> EXERCISE MATERIALS:
[Start of Attachment]

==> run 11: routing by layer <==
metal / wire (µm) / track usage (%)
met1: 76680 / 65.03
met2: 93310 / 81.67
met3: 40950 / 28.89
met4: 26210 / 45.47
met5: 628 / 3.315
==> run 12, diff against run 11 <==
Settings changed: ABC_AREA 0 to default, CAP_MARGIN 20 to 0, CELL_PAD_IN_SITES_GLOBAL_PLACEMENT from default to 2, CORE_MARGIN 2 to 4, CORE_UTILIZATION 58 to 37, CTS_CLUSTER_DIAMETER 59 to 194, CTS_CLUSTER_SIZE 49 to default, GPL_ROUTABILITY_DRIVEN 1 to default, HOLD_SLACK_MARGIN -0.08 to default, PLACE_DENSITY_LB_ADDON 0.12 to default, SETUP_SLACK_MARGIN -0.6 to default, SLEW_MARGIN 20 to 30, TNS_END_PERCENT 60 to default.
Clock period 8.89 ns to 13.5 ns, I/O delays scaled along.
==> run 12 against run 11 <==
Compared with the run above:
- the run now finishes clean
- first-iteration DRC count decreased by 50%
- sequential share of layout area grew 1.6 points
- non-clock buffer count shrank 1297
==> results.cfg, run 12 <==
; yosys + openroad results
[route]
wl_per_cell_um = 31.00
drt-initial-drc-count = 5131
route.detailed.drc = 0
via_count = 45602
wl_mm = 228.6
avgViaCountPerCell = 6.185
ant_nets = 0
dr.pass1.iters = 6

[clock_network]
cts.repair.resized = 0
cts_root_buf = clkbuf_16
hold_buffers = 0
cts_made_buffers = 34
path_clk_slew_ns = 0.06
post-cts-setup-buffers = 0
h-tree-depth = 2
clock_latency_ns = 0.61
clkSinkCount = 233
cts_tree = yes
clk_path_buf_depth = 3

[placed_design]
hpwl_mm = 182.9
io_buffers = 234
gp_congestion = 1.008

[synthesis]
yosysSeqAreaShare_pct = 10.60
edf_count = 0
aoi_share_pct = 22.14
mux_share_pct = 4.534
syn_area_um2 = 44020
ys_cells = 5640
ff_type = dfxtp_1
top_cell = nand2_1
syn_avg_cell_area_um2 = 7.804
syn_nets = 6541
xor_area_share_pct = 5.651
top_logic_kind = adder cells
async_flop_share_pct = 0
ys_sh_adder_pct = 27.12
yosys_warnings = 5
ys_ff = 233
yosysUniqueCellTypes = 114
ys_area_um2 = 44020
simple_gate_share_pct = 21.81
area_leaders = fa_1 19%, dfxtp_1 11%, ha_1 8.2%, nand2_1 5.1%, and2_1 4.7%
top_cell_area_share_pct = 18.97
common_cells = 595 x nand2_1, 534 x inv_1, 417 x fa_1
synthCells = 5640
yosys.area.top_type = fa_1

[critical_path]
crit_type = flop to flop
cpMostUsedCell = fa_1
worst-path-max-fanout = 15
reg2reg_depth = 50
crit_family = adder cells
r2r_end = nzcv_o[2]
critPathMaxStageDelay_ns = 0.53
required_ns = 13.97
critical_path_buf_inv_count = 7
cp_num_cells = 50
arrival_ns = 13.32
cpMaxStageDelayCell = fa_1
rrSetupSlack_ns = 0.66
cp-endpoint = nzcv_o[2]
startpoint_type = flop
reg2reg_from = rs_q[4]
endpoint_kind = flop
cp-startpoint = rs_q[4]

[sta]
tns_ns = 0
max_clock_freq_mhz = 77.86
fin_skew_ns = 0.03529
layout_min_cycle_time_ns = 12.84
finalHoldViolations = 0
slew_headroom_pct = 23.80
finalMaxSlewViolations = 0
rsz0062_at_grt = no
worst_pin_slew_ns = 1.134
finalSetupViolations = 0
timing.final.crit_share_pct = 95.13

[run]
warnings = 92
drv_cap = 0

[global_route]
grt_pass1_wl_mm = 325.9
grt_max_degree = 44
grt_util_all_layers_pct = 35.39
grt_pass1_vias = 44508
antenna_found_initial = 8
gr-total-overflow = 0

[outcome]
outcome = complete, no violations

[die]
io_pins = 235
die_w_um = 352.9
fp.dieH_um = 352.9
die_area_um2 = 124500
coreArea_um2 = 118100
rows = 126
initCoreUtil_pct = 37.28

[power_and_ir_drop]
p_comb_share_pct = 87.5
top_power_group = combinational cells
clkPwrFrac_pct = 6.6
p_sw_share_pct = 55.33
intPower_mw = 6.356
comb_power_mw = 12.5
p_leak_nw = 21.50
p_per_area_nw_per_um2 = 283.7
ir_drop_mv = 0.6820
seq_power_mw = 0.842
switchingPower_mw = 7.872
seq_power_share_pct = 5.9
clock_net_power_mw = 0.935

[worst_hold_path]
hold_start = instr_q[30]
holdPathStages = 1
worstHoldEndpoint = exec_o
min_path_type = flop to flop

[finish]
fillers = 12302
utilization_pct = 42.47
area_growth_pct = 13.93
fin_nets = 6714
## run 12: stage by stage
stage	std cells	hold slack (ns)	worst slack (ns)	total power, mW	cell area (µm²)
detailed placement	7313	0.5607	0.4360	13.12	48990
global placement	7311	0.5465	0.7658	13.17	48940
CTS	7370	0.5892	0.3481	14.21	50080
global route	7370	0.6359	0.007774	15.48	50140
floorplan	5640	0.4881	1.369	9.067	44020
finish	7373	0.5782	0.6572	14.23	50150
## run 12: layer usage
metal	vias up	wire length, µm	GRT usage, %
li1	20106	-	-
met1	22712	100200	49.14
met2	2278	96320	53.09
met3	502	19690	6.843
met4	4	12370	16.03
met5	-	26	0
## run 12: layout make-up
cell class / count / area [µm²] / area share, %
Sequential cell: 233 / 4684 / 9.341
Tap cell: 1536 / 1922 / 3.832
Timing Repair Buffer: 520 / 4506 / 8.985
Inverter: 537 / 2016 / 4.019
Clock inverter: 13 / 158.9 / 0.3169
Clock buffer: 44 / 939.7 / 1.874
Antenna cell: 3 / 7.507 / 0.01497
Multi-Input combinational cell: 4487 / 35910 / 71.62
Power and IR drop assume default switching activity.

[End of Attachment]

> WHAT TO PRODUCE: Please reproduce exactly the lines in the listing above from the one containing "run 12, diff" through the one containing "yosys + openroad results", both included, and nothing more.

> COMPLETED TASK:
==> run 12, diff against run 11 <==
Settings changed: ABC_AREA 0 to default, CAP_MARGIN 20 to 0, CELL_PAD_IN_SITES_GLOBAL_PLACEMENT from default to 2, CORE_MARGIN 2 to 4, CORE_UTILIZATION 58 to 37, CTS_CLUSTER_DIAMETER 59 to 194, CTS_CLUSTER_SIZE 49 to default, GPL_ROUTABILITY_DRIVEN 1 to default, HOLD_SLACK_MARGIN -0.08 to default, PLACE_DENSITY_LB_ADDON 0.12 to default, SETUP_SLACK_MARGIN -0.6 to default, SLEW_MARGIN 20 to 30, TNS_END_PERCENT 60 to default.
Clock period 8.89 ns to 13.5 ns, I/O delays scaled along.
==> run 12 against run 11 <==
Compared with the run above:
- the run now finishes clean
- first-iteration DRC count decreased by 50%
- sequential share of layout area grew 1.6 points
- non-clock buffer count shrank 1297
==> results.cfg, run 12 <==
; yosys + openroad results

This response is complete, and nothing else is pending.